PHOTOGRAPHY BY MADDIE ROUX
WORDS BY ISABELLE SACKS

Another blow to the humanities.

The Australian Government announced a huge overhaul of university fees today, and, disappointingly, the cost of studying humanities is set to double, while fees for courses deemed to be more job-relevant will be slashed.

With international travel ground to a halt for the foreseeable future and fewer jobs available for young people entering the workforce, Australian universities are expecting around 20,000 extra enrolments next year from students who would have deferred and taken gap years otherwise.

The changes will see student contribution amounts for law and commerce units increase by 28 per cent and for the humanities by a whopping 113 per cent. Many have been expressing their frustration with this move, worrying that it will further entrench economic inequity and lock marginalised groups out of careers in related industries, especially media.

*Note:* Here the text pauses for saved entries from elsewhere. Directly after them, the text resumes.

From an optimization exercise on the open Yosys and OpenROAD flow, aimed at small area, a short achievable clock period and few clock cycles per item; shortcuts taken in it are not production practice.
RTL that was checked went through simulation tests only; none was proved equivalent to the original.
Power is estimated from default activity; no workload was simulated.

== the baseline ==
==> module stereo_biquad, before the edit <==
module stereo_biquad (
    input  wire        clk,
    input  wire        rst,           
    input  wire        cfg_we,
    input  wire [2:0]  cfg_addr,
    input  wire [31:0] cfg_wdata,
    input  wire        in_valid,
    output reg         in_ready,
    input  wire [31:0] in_l,
    input  wire [31:0] in_r,
    output reg         out_valid,
    output wire [31:0] out_l,
    output wire [31:0] out_r
);
    localparam [31:0] B0_RST = 32'h3EF65ADD;
    localparam [31:0] B1_RST = 32'h3F765ADD;
    localparam [31:0] B2_RST = 32'h3EF65ADD;
    localparam [31:0] A1_RST = 32'h3F2C0CB9;
    localparam [31:0] A2_RST = 32'h3E815203;
    reg [31:0] b0, b1, b2, a1, a2;
    always @(posedge clk) begin
        if (rst) begin
            b0 <= B0_RST;
            b1 <= B1_RST;
            b2 <= B2_RST;
            a1 <= A1_RST;
            a2 <= A2_RST;
        end else if (cfg_we) begin
            if (cfg_addr == 3'd0) b0 <= cfg_wdata;
            if (cfg_addr == 3'd1) b1 <= cfg_wdata;
            if (cfg_addr == 3'd2) b2 <= cfg_wdata;
            if (cfg_addr == 3'd3) a1 <= cfg_wdata;
            if (cfg_addr == 3'd4) a2 <= cfg_wdata;
        end
    end
    reg rst_q, clr_q;
    always @(posedge clk) begin
        rst_q <= rst;
        clr_q <= cfg_we && (cfg_addr == 3'd5);
    end
    reg  [18:0] slot;
    wire        start = in_valid && !(|slot[8:0]) && !slot[10] && !rst && !rst_q;
    always @(posedge clk) begin
        if (rst_q) slot <= 19'd0;
        else       slot <= {slot[17:0], start};
        in_ready  <= slot[5] && !rst && !rst_q;
        out_valid <= slot[18] && !rst && !rst_q;
    end
    reg [31:0] xl, xr;
    always @(posedge clk) begin
        xl <= in_l;
        xr <= in_r;
    end
    reg [31:0] x1l, x1r, x2l, x2r, y1l, y1r, y2l, y2r;
    assign out_l = y1l;
    assign out_r = y1r;
    wire pend_l = slot[15] | slot[16];    
    wire pend_r = slot[18];
    wire [31:0] mul_a = ({32{slot[0] | slot[2]}} & b0)
                      | ({32{slot[1] | slot[3]}} & b1)
                      | ({32{slot[4] | slot[6]}} & b2)
                      | ({32{slot[7] | slot[9]}} & a1)
                      | ({32{slot[5] | slot[8]}} & a2);
    wire [31:0] mul_b = ({32{slot[0]}} & xl)  | ({32{slot[1]}} & x1l)
                      | ({32{slot[2]}} & xr)  | ({32{slot[3]}} & x1r)
                      | ({32{slot[4]}} & x2l) | ({32{slot[6]}} & x2r)
                      | ({32{slot[7] | (slot[5] & pend_l)}} & y1l)
                      | ({32{slot[5] & !pend_l}} & y2l)
                      | ({32{slot[9] | (slot[8] & pend_r)}} & y1r)
                      | ({32{slot[8] & !pend_r}} & y2r);
    wire [31:0] prod;
    fp32_mul u_mul (.clk(clk), .a(mul_a), .b(mul_b), .y(prod));
    reg [31:0] prod_d, p4l, p4r;
    always @(posedge clk) begin
        prod_d <= prod;
        if (slot[9])  p4l <= prod;
        if (slot[12]) p4r <= prod;
    end
    reg  [31:0] sum_q;
    wire [31:0] add_a = (slot[5] | slot[7]) ? prod_d : sum_q;
    wire [31:0] add_p = slot[14] ? p4l : slot[16] ? p4r : prod;
    wire        neg   = slot[11] | slot[13] | slot[14] | slot[16];
    wire [31:0] sum;
    fp32_add u_add (.clk(clk), .a(add_a), .b({add_p[31] ^ neg, add_p[30:0]}), .y(sum));
    always @(posedge clk) sum_q <= sum;
    always @(posedge clk) begin
        if (rst_q || clr_q) begin
            x1l <= 32'd0; x1r <= 32'd0; x2l <= 32'd0; x2r <= 32'd0;
            y1l <= 32'd0; y1r <= 32'd0; y2l <= 32'd0; y2r <= 32'd0;
        end else begin
            if (slot[6]) begin
                x2l <= x1l; x1l <= xl;
                x2r <= x1r; x1r <= xr;
            end
            if (slot[16]) begin
                y2l <= y1l; y1l <= sum;
            end
            if (slot[18]) begin
                y2r <= y1r; y1r <= sum;
            end
        end
    end
endmodule
clock: 19.0 ns
lec_check: 0
cap_margin: 20
core_margin: 2
core_utilization: 60
slew_margin: 20
standard.sh (not shown) runs the stock make flow with config.mk's settings and CLKGATE_MAP_FILE= SYNTH_SCRIPT=/design/flow/synth_recipe.tcl, a recipe that flattens the netlist after the stock synthesis.
==> flow/flow/run.sh <==
#!/bin/bash
# Standard ORFS layout; repair_timing aims for extra setup slack so the
# design runs faster than the fixed clock constraint requires.
set -euo pipefail
bash standard.sh SETUP_SLACK_MARGIN=14 SLEW_MARGIN=60 CAP_MARGIN=60 finish > orfs_make.log 2>&1
Input changes introduced in the candidate (baseline for comparison: the baseline):
--- a/flow/design.v
+++ b/flow/design.v
@@ -1170,27 +1170,35 @@
     localparam [31:0] B2_RST = 32'h3EF65ADD;
     localparam [31:0] A1_RST = 32'h3F2C0CB9;
     localparam [31:0] A2_RST = 32'h3E815203;
+    reg        rst_q;
+    reg [5:0]  cwe;         
+    reg [31:0] cwd;
+    always @(posedge clk) begin
+        rst_q  <= rst;
+        cwe[0] <= cfg_we && (cfg_addr == 3'd0);
+        cwe[1] <= cfg_we && (cfg_addr == 3'd1);
+        cwe[2] <= cfg_we && (cfg_addr == 3'd2);
+        cwe[3] <= cfg_we && (cfg_addr == 3'd3);
+        cwe[4] <= cfg_we && (cfg_addr == 3'd4);
+        cwe[5] <= cfg_we && (cfg_addr == 3'd5);
+        cwd    <= cfg_wdata;
+    end
     reg [31:0] b0, b1, b2, a1, a2;
     always @(posedge clk) begin
-        if (rst) begin
+        if (rst_q) begin
             b0 <= B0_RST;
             b1 <= B1_RST;
             b2 <= B2_RST;
             a1 <= A1_RST;
             a2 <= A2_RST;
-        end else if (cfg_we) begin
-            if (cfg_addr == 3'd0) b0 <= cfg_wdata;
-            if (cfg_addr == 3'd1) b1 <= cfg_wdata;
-            if (cfg_addr == 3'd2) b2 <= cfg_wdata;
-            if (cfg_addr == 3'd3) a1 <= cfg_wdata;
-            if (cfg_addr == 3'd4) a2 <= cfg_wdata;
+        end else begin
+            if (cwe[0]) b0 <= cwd;
+            if (cwe[1]) b1 <= cwd;
+            if (cwe[2]) b2 <= cwd;
+            if (cwe[3]) a1 <= cwd;
+            if (cwe[4]) a2 <= cwd;
         end
     end
-    reg rst_q, clr_q;
-    always @(posedge clk) begin
-        rst_q <= rst;
-        clr_q <= cfg_we && (cfg_addr == 3'd5);
-    end
     reg  [18:0] slot;
     wire        start = in_valid && !(|slot[8:0]) && !slot[10] && !rst && !rst_q;
     always @(posedge clk) begin
@@ -1223,21 +1231,20 @@
                       | ({32{slot[8] & !pend_r}} & y2r);
     wire [31:0] prod;
     fp32_mul u_mul (.clk(clk), .a(mul_a), .b(mul_b), .y(prod));
-    reg [31:0] prod_d, p4l, p4r;
+    reg [31:0] hold, p4r;
     always @(posedge clk) begin
-        prod_d <= prod;
-        if (slot[9])  p4l <= prod;
+        if (slot[4] | slot[6] | slot[9]) hold <= prod;
         if (slot[12]) p4r <= prod;
     end
     reg  [31:0] sum_q;
-    wire [31:0] add_a = (slot[5] | slot[7]) ? prod_d : sum_q;
-    wire [31:0] add_p = slot[14] ? p4l : slot[16] ? p4r : prod;
+    wire [31:0] add_a = (slot[5] | slot[7]) ? hold : sum_q;
+    wire [31:0] add_p = slot[14] ? hold : slot[16] ? p4r : prod;
     wire        neg   = slot[11] | slot[13] | slot[14] | slot[16];
     wire [31:0] sum;
     fp32_add u_add (.clk(clk), .a(add_a), .b({add_p[31] ^ neg, add_p[30:0]}), .y(sum));
     always @(posedge clk) sum_q <= sum;
     always @(posedge clk) begin
-        if (rst_q || clr_q) begin
+        if (rst_q || cwe[5]) begin
             x1l <= 32'd0; x1r <= 32'd0; x2l <= 32'd0; x2r <= 32'd0;
             y1l <= 32'd0; y1r <= 32'd0; y2l <= 32'd0; y2r <= 32'd0;
         end else begin
==> results.txt <==
Post-synthesis compound-gate area fraction ends up higher on the candidate.
In the flow results for the baseline and the candidate, the worst setup skew after layout is larger on the candidate.
Looking at cell-internal power, the candidate sits about 8% higher than the baseline does.
The candidate ended with less final cell count than the baseline.
On sum of internal, switching and leakage power: the candidate sits above the baseline.
The candidate has more flip-flops than the baseline.
NOTE largest net degree at the start of global routing the baseline->the candidate decreased by a few percent
Going from the baseline to the candidate, multi-input gate area in the final layout was more or less identical; synthesized instance count went down by 129.
Min final weighted congestion in routability-driven placement across the baseline and the candidate: the candidate
Higher minimum clock period was reported by the candidate, not the baseline.
Testbench counts of the candidate, summed over its fixed seeds: cycles 42,992, items 4,096.
No functional check of the RTL was part of the baseline.

==> port drivers added, routing unchanged <==
The results above use ideal ports. As a check the final layouts listed here were re-extracted and re-timed, cells and wires unchanged.
Step 1 (the two cells are an assumption about what drives the block):
set clk [get_ports {clk}]
set_driving_cell -lib_cell sky130_fd_sc_hd__clkbuf_16 $clk
set_driving_cell -lib_cell sky130_fd_sc_hd__buf_2 [delete_from_list [all_inputs] $clk]
Step 2 also shifts input and output timing later by t, the mid clock arrival at the registers, as if the neighbouring blocks saw the same clock.
a / b / c = ideal / step 1 / step 2; a / b = the first two.
run	t (ns)	setup WS [ns]	worst register clock-pin slew, ns	pins driven straight from the clock port
the baseline	0.788	13.950 / 13.871 / 13.438	0.07 / 0.07	1
the candidate	0.778	13.939 / 13.861 / 14.091	0.08 / 0.08	1
After both steps every run listed still meets setup and hold. For the baseline, which loses most, drivers alone change the setup slack by -0.079 ns; drivers and shift together by -0.512 ns.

The Director of Wellbeing at St Catherine’s, an Anglican girls’ school, Daisy Turnbull Brown wrote on Twitter, “More than doubling the cost of humanities degrees is sad. They teach critical thinking, research skills, and broaden our worldview. It is easy to rip into them for not being ‘job-specific’, but that ignores [that] they are the scaffold to everything we know about our society.”

Others are concerned about the disproportionate effects that this new policy may have on the economic futures of women. ANU Economics Professor Ben Phillips wrote on Twitter, “One unfortunate outcome of doubling the cost of Arts degrees (female-dominated) is that many women will continue paying HECS (up to 10 per cent of income) at the same time as paying childcare fees and therefore adding to effective tax rates and lowering workforce incentives for women.”

It’s not all doom and gloom though, as other female-dominated fields like teaching, nursing, languages and clinical psychology will see a 46 per cent fee reduction. Those studying agriculture and maths will see their fees reduced by 62 per cent and there will be a 20 per cent reduction for those studying science, health, architecture, environmental science, IT and engineering.

This comes after modelling showing that most job growth in the next five years will be in health care, science and technology, education and construction. Moreover, the government has announced the funding of an extra 39,000 university places for Australian students by 2023.